Locate high graphics impact
定位高级图形效果

The graphical parts of your game can primarily impact on two systems of the computer: the GPU and the CPU. The first rule of any optimization is to find where the performance problem is, because strategies for optimizing for GPU vs. CPU are quite different (and can even be opposite - for example, it’s quite common to make the GPU do more work while optimizing for CPU, and vice versa).
游戏的图形部分主要影响计算机的两个系统:GPU和CPU。任何优化的第一条守则就是找出性能问题所在，因为优化GPU和CPU的策略是完全不同的(甚至可能是相反的——例如，优化CPU时让GPU做更多的工作是很常见的，反之亦然)。

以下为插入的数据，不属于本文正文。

**config.mk**
```make
export PLATFORM = sky130hd
export DESIGN_NAME = tcp_ip_header_anomaly_checker_core
export DESIGN_NICKNAME = d
export VERILOG_FILES = /design/src/rtl/thac_pkg.sv /design/src/rtl/thac_word_check.sv /design/src/rtl/tcp_ip_header_anomaly_checker_core.sv
export SDC_FILE = /design/constraint.sdc
export NUM_CORES = 1
export LEC_CHECK = 0
export BUFFER_PORTS_ARGS = -buffer_cell sky130_fd_sc_hd__buf_4
export CAP_MARGIN = 20
export CORE_UTILIZATION = 40
export CTS_CLUSTER_SIZE = 8
export DETAILED_ROUTE_END_ITERATION = 12
export MAX_ROUTING_LAYER = met4
export PLACE_DENSITY = 0.6
export SLEW_MARGIN = 0
export SYNTH_ARGS = -nofsm -noshare
export SYNTH_HDL_FRONTEND = slang
export SYNTH_SLANG_ARGS = --single-unit
```
**constraint.sdc**
```tcl
create_clock -name clock -period 8.6 [get_ports clock]
set_clock_uncertainty 0.2 [all_clocks]
set_input_delay 0.86 -clock clock [delete_from_list [all_inputs] [get_ports clock]]
set_output_delay 0.86 -clock clock [all_outputs]
set_load 0.02 [all_outputs]
```
**src/rtl/thac_pkg.sv**
```systemverilog
`timescale 1ns / 1ps
// ----------------------------------------------------------------------------
// thac_pkg: shared types and constants of the TCP/IP header anomaly checker
// Holds the anomaly bit positions, header word positions, the per-word
// check result bundle and the TCP flag combination check.
// ----------------------------------------------------------------------------
package thac_pkg;

   // Widths of the datapath.
   localparam int WordW  = 16;
   localparam int FlagW  = 18;
   localparam int IdxW   = 6;
   localparam int TotalW = 5;
   localparam int ExpW   = 17;

   typedef logic [WordW-1:0]  word_type;
   typedef logic [FlagW-1:0]  flags_type;
   typedef logic [IdxW-1:0]   index_type;
   typedef logic [TotalW-1:0] total_type;
   typedef logic [ExpW-1:0]   expect_type;

   // Anomaly bit positions in the result mask.
   localparam int FlSynFin    = 0;
   localparam int FlSynRst    = 1;
   localparam int FlFinRst    = 2;
   localparam int FlFinNoAck  = 3;
   localparam int FlPshNoAck  = 4;
   localparam int FlUrgNoAck  = 5;
   localparam int FlNoFlags   = 6;
   localparam int FlFinOnly   = 7;
   localparam int FlFinPsh    = 8;
   localparam int FlDoffShort = 9;
   localparam int FlVersion   = 10;
   localparam int FlTtlZero   = 11;
   localparam int FlIhlShort  = 12;
   localparam int FlProtocol  = 13;
   localparam int FlTos       = 14;
   localparam int FlLength    = 15;
   localparam int FlChecksum  = 16;
   localparam int FlDfFrag    = 17;

   // Word positions within the IP header.
   localparam index_type IdxVerIhl   = 6'd0;
   localparam index_type IdxLength   = 6'd1;
   localparam index_type IdxFrag     = 6'd3;
   localparam index_type IdxTtlProto = 6'd4;
   localparam index_type IdxSumLast  = 6'd9;
   localparam index_type SumWords    = 6'd10;

   // Offsets from the end of the IP part to the TCP flag word and last word.
   localparam index_type TcpFlagOfs = 6'd6;
   localparam index_type TcpLastOfs = 6'd9;

   localparam total_type  DefaultTotal = 5'd10;
   localparam word_type   ChecksumOk   = 16'hFFFF;
   localparam expect_type FixedTcpLen  = 17'd20;

   localparam logic [3:0] MinIhl     = 4'd5;
   localparam logic [3:0] MinDoff    = 4'd5;
   localparam logic [3:0] Version4   = 4'd4;
   localparam logic [3:0] Version6   = 4'd6;
   localparam logic [7:0] MaxTos     = 8'd6;
   localparam logic [7:0] ProtoTcp   = 8'd6;

   // Next state and new anomaly bits for one header word.
   typedef struct packed {
      word_type  sum_next;
      total_type total_next;
      word_type  length_next;
      flags_type new_flags;
      logic      last;
   } word_result_type;

   // Bad TCP flag combinations and short data offset, from the flags word.
   function automatic flags_type tcp_flag_checks(input word_type w);
      logic fin;
      logic syn;
      logic rst;
      logic psh;
      logic ack;
      logic urg;
      logic quiet;
      flags_type f;
      fin   = w[0];
      syn   = w[1];
      rst   = w[2];
      psh   = w[3];
      ack   = w[4];
      urg   = w[5];
      quiet = !urg && !ack && !rst && !syn;
      f = '0;
      f[FlSynFin]    = syn && fin;
      f[FlSynRst]    = syn && rst;
      f[FlFinRst]    = fin && rst;
      f[FlFinNoAck]  = !ack && fin;
      f[FlPshNoAck]  = !ack && psh;
      f[FlUrgNoAck]  = !ack && urg;
      f[FlNoFlags]   = quiet && !psh && !fin;
      f[FlFinOnly]   = quiet && !psh && fin;
      f[FlFinPsh]    = quiet && psh && fin;
      f[FlDoffShort] = w[15:12] < MinDoff;
      return f;
   endfunction

endpackage

```
**src/rtl/thac_word_check.sv**
```systemverilog
`timescale 1ns / 1ps
// ----------------------------------------------------------------------------
// thac_word_check: checks of one header word
// Given the word, its position and the header state, works out the running
// checksum, captured fields, new anomaly bits and whether the word is last.
// ----------------------------------------------------------------------------
module thac_word_check (
   input  thac_pkg::word_type        header_word,
   input  thac_pkg::word_type        payload_bytes,
   input  thac_pkg::index_type       word_index,
   input  thac_pkg::word_type        checksum_sum,
   input  thac_pkg::total_type       ip_word_total,
   input  thac_pkg::word_type        length_field,
   output thac_pkg::word_result_type result
);
   import thac_pkg::*;

   logic [WordW:0] raw_sum;
   word_type       folded_sum;
   logic [3:0]     ihl;
   index_type      flag_pos;
   index_type      last_pos;
   expect_type     expect_len;

   // Ones-complement add with end-around carry.
   assign raw_sum    = {1'b0, checksum_sum} + {1'b0, header_word};
   assign folded_sum = raw_sum[WordW-1:0] + {{(WordW-1){1'b0}}, raw_sum[WordW]};
   assign ihl        = header_word[11:8];

   // Positions of the TCP flags word and the final TCP word.
   assign flag_pos = {1'b0, ip_word_total} + TcpFlagOfs;
   assign last_pos = {1'b0, ip_word_total} + TcpLastOfs;

   // Expected total length, kept one bit wider so overflow never matches.
   assign expect_len = {{(ExpW-TotalW-1){1'b0}}, ip_word_total, 1'b0} + FixedTcpLen
                       + {1'b0, payload_bytes};

   always_comb begin
      result             = '0;
      result.sum_next    = (word_index < SumWords) ? folded_sum : checksum_sum;
      result.total_next  = ip_word_total;
      result.length_next = length_field;
      result.last        = (word_index == last_pos);

      // Field checks of the IP header words.
      if (word_index == IdxVerIhl) begin
         result.new_flags[FlVersion]  = (header_word[15:12] != Version4) &&
                                        (header_word[15:12] != Version6);
         result.new_flags[FlIhlShort] = ihl < MinIhl;
         result.new_flags[FlTos]      = header_word[7:0] > MaxTos;
         result.total_next            = (ihl > MinIhl) ? {ihl, 1'b0} : DefaultTotal;
      end else if (word_index == IdxLength) begin
         result.length_next = header_word;
      end else if (word_index == IdxFrag) begin
         result.new_flags[FlDfFrag] = header_word[14] && (header_word[12:0] != 13'd0);
      end else if (word_index == IdxTtlProto) begin
         result.new_flags[FlTtlZero]  = header_word[15:8] == 8'd0;
         result.new_flags[FlProtocol] = header_word[7:0] != ProtoTcp;
      end

      // Checksum verdict once the tenth word has been added.
      if (word_index == IdxSumLast) begin
         result.new_flags[FlChecksum] = folded_sum != ChecksumOk;
      end

      // TCP flag combinations.
      if (word_index == flag_pos) begin
         result.new_flags = result.new_flags | tcp_flag_checks(header_word);
      end

      // Length comparison on the final word.
      if (result.last) begin
         result.new_flags[FlLength] = {1'b0, length_field} != expect_len;
      end
   end

endmodule

```
**src/rtl/tcp_ip_header_anomaly_checker_core.sv**
```systemverilog
`timescale 1ns / 1ps
// ----------------------------------------------------------------------------
// tcp_ip_header_anomaly_checker_core: IPv4/TCP header sanity checker
// Walks a header one 16-bit word per transfer and reports an anomaly mask.
// ----------------------------------------------------------------------------
// Usage:
//   The req_ channel carries header words in network order, the IP header
//   first (10 words, or ihl*2 words when ihl exceeds 5) and then 10 TCP
//   words. req_payload_bytes is only looked at with the final TCP word.
//   Every word other than the final TCP word is absorbed with no output.
//   After the final TCP word, one transfer on the rsp_ channel carries the
//   18-bit anomaly mask and the packet_bad summary bit.
//   Throughput is one word per cycle but for the stall below: each word
//   is checked by a small add and compare and folded into the header state
//   in the cycle it transfers. The result appears in the rsp_ register in
//   the cycle after the final word. When the receiver stalls, the result
//   is held in that register and new words are still taken until another
//   final word arrives, which waits until the held result transfers.
//   Reset returns the block to the start of a header with no result pending.
// ----------------------------------------------------------------------------
module tcp_ip_header_anomaly_checker_core (
   input  logic                   clock,
   input  logic                   reset,
   input  logic                   req_valid,
   output logic                   req_ready,
   input  thac_pkg::word_type     req_header_word,
   input  thac_pkg::word_type     req_payload_bytes,
   output logic                   rsp_valid,
   input  logic                   rsp_ready,
   output thac_pkg::flags_type    rsp_error_flags,
   output logic                   rsp_packet_bad
);
   import thac_pkg::*;

   index_type       word_index_ff,    word_index_in;
   word_type        checksum_sum_ff,  checksum_sum_in;
   total_type       ip_word_total_ff, ip_word_total_in;
   word_type        length_field_ff,  length_field_in;
   flags_type       partial_flags_ff, partial_flags_in;
   logic            rsp_valid_ff,     rsp_valid_in;
   flags_type       rsp_flags_ff,     rsp_flags_in;
   logic            rsp_bad_ff,       rsp_bad_in;
   word_result_type check;
   logic            accept;
   logic            finish;
   flags_type       final_flags;

   // Per-word checks.
   thac_word_check u_word_check (
      .header_word   (req_header_word),
      .payload_bytes (req_payload_bytes),
      .word_index    (word_index_ff),
      .checksum_sum  (checksum_sum_ff),
      .ip_word_total (ip_word_total_ff),
      .length_field  (length_field_ff),
      .result        (check)
   );

   // A word transfers unless a held result would be overwritten.
   assign req_ready   = !rsp_valid_ff || rsp_ready || !check.last;
   assign accept      = req_valid && req_ready;
   assign finish      = accept && check.last;
   assign final_flags = partial_flags_ff | check.new_flags;

   // Header state: advance on every word, restart after the final word.
   always_comb begin
      word_index_in    = word_index_ff;
      checksum_sum_in  = checksum_sum_ff;
      ip_word_total_in = ip_word_total_ff;
      length_field_in  = length_field_ff;
      partial_flags_in = partial_flags_ff;
      if (finish) begin
         word_index_in    = '0;
         checksum_sum_in  = '0;
         ip_word_total_in = DefaultTotal;
         length_field_in  = '0;
         partial_flags_in = '0;
      end else if (accept) begin
         word_index_in    = word_index_ff + 6'd1;
         checksum_sum_in  = check.sum_next;
         ip_word_total_in = check.total_next;
         length_field_in  = check.length_next;
         partial_flags_in = final_flags;
      end
   end

   // Result register: loaded on the final word, cleared when taken.
   always_comb begin
      rsp_flags_in = rsp_flags_ff;
      rsp_bad_in   = rsp_bad_ff;
      if (finish) begin
         rsp_valid_in = 1'b1;
         rsp_flags_in = final_flags;
         rsp_bad_in   = final_flags != '0;
      end else if (rsp_ready) begin
         rsp_valid_in = 1'b0;
      end else begin
         rsp_valid_in = rsp_valid_ff;
      end
   end

   always_ff @(posedge clock) begin
      if (reset) begin
         word_index_ff    <= '0;
         checksum_sum_ff  <= '0;
         ip_word_total_ff <= DefaultTotal;
         length_field_ff  <= '0;
         partial_flags_ff <= '0;
         rsp_valid_ff     <= 1'b0;
      end else begin
         word_index_ff    <= word_index_in;
         checksum_sum_ff  <= checksum_sum_in;
         ip_word_total_ff <= ip_word_total_in;
         length_field_ff  <= length_field_in;
         partial_flags_ff <= partial_flags_in;
         rsp_valid_ff     <= rsp_valid_in;
      end
   end

   always_ff @(posedge clock) begin
      rsp_flags_ff <= rsp_flags_in;
      rsp_bad_ff   <= rsp_bad_in;
   end

   assign rsp_valid       = rsp_valid_ff;
   assign rsp_error_flags = rsp_flags_ff;
   assign rsp_packet_bad  = rsp_bad_ff;

endmodule
```
==> results.json, run 1 <==
{
  "dpl.hpwl_um": 10860,
  "stdcell_count": 860,
  "gp_congestion": 0.8821,
  "drt_iter0_drc": 253,
  "hold_path_end": "partial_flags_ff[17]",
  "crit_fanout": 8,
  "ys_ff_latch": 80,
  "post-route-period-util_pct": 63.36,
  "drive_gt1_share_pct": 12.94,
  "p_leak_nw": 2.620,
  "ir_drop_mv": 0.09323,
  "r2r-end": "rsp_error_flags[16]",
  "syn_area_um2": 5341,
  "ios": 57,
  "fillers": 1240,
  "worstSetupEndpointType": "flip-flop",
  "final_cell_mix": "71 x nand2_1, 65 x nor2_1, 61 x dfxtp_1",
  "post_cts_resized": 0,
  "multi_input_area_um2": 3341,
  "pre_cts_ws_ns": 2.848,
  "clk_path_buf_depth": 2,
  "wire_per_inst_um": 16.62,
  "max_clock_freq_mhz": 183.5,
  "drv_slew": 0,
  "cts_max_level": 3,
  "grt_max_degree": 49,
  "nets": 751,
  "min-delay-path-class": "flip-flop to flip-flop",
  "reg2regPathDepth": 19,
  "grt_pass1_vias": 4602,
  "grt_pass1_wl_um": 23230,
  "stdcell_area_um2": 6192,
  "ys_async_sr_fraction_pct": 0,
  "worstMarginPinSlew_ns": 1.053,
  "yosysWarnings": 0,
  "initial_utilization_pct": 41.65,
  "cap_violations": 0,
  "placed_cell_area_um2": 5881,
  "diodes": 0,
  "gr-total-overflow": 0,
  "synthCells": 641,
  "synthToLayoutAreaGrowth_pct": 15.93,
  "drt-vias-per-instance": 5.603,
  "vias": 4819,
  "grt_antenna_before_repair": 0,
  "status": "finished clean",
  "reg2reg_slack_ns": 3.49,
  "rsz0062_at_grt": "no",
  "cts_hold_buf": 0,
  "portBuffers": 56,
  "cts_setup_buffers": 0,
  "slew_headroom_pct": 29.80,
  "min_period_ns": 5.449,
  "clkSinkCount": 80,
  "drc": 0,
  "critPathLaunchType": "primary input",
  "min-delay-start": "partial_flags_ff[17]",
  "clkTransAtPathRegs_ns": 0.06,
  "die_height_um": 117.6,
  "synth.distinct_cells": 65,
  "p_per_area_nw_per_um2": 184.9,
  "clk_latency_ns": 0.34,
  "synthFlopType": "dfxtp_1",
  "synth_area_per_cell_um2": 8.333,
  "r2r_start": "checksum_sum_ff[0]",
  "setup_viol": 0,
  "seq_area_frac_synth_pct": 33.54,
  "rows": 41,
  "synth_edf_count": 19,
  "core-area_um2": 12820,
  "drt_wl_total_um": 14290,
  "cts_root_buf": "clkbuf_16",
  "arrival_ns": 5.33,
  "crit_required_ns": 8.49,
  "path_class": "primary input to flip-flop",
  "tns_ns": 0,
  "die_x_um": 117.6,
  "post-route-util_pct": 48.28,
  "mostFrequentLayoutCell": "nand2_1",
  "ant_nets": 0,
  "min_delay_path_depth": 2,
  "ff_latch_area_um2": 1792,
  "dp.cells": 844,
  "synth_nets": 709,
  "hold_viol_final": 0,
  "cts_buffers": 9,
  "layout_setup_ws_ns": 3.151,
  "cts_tree": "yes",
  "drt_first_pass_iters": 5,
  "die_area_um2": 13820,
  "grt_util_all_layers_pct": 22.00
}
==> cells by family after synthesis <==
group / after synthesis / share of synthesized area, %
and+or+nand+nor: 256 / 23.75
AOI/OAI and AO/OA: 155 / 20.52
DFF: 80 / 33.54
xor gates and xnor gates: 56 / 9.182
buffers and inverters: 55 / 3.912
adders and majority gates: 32 / 7.777
muxes: 7 / 1.312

Common bottlenecks and ways to check for them:
常见的瓶颈和检查它们的方法:

• GPU is often limited by fillrate or memory bandwidth.
  GPU经常受到填充率或内存带宽的限制。
  • Lower the display resolution and run the game. If a lower display resolution makes the game run faster, you may be limited by fillrate on the GPU.
    降低显示分辨率运行游戏。如果较低的显示分辨率使游戏运行得更快，您可能会受到GPU上填充率的限制。
• CPU is often limited by the number of batches that need to be rendered.
  CPU通常受需要渲染的批处理数量的限制。
  • Check “batches” in the Rendering Statistics window. The more batches are being rendered, the higher the cost to the CPU.
    在渲染统计信息窗口中检查“batches”。渲染的批次越多，CPU的成本就越高。

Less-common bottlenecks:
不常见的瓶颈:

• The GPU has too many vertices to process. The number of vertices that is acceptable to ensure good performance depends on the GPU and the complexity of vertex shaders. Generally speaking, aim for no more than 100,000 vertices on mobile. A PC manages well even with several million vertices, but it is still good practice to keep this number as low as possible through optimization.
  GPU有太多的顶点需要处理。为了保证良好的性能，可以接受的顶点数取决于GPU和顶点着色器的复杂性。一般来说，移动设备上的顶点不超过100,000个。即使有几百万个顶点，PC也能很好地管理，但是通过优化使这个数字尽可能低仍然是一个很好的做法。
• The CPU has too many vertices to process. This could be in skinned meshes, cloth simulation, particles, or other game objects and meshes. As above, it is generally good practice to keep this number as low as possible without compromising game quality. See the section on CPU optimization below for guidance on how to do this.
  CPU有太多的顶点要处理。这可能是蒙皮网格，布料模拟，粒子，或其他游戏对象和网格造成的。如上所述，在不影响游戏质量的前提下，保持这个数字越低越好。关于如何做到这一点，请参阅下面关于CPU优化的部分。
• If rendering is not a problem on the GPU or the CPU, there may be an issue elsewhere - for example, in your script or physics. Use the Unity Profiler to locate the problem.
  如果渲染在GPU或CPU上不是问题，那么在其他地方可能也会有问题。例如，在脚本或物理中。可使用Unity Profiler定位问题。

CPU optimization
CPU优化

To render objects on the screen, the CPU has a lot of processing work to do: working out which lights affect that object, setting up the shader and shader parameters, and sending drawing commands to the graphics driver, which then prepares the commands to be sent off to the graphics card.
为了渲染对象到屏幕上,CPU有很多处理工作要做:灯光对对象的影响,设置着色器和着色器参数,发送绘制命令给显卡驱动,然后准备被送到显卡的命令。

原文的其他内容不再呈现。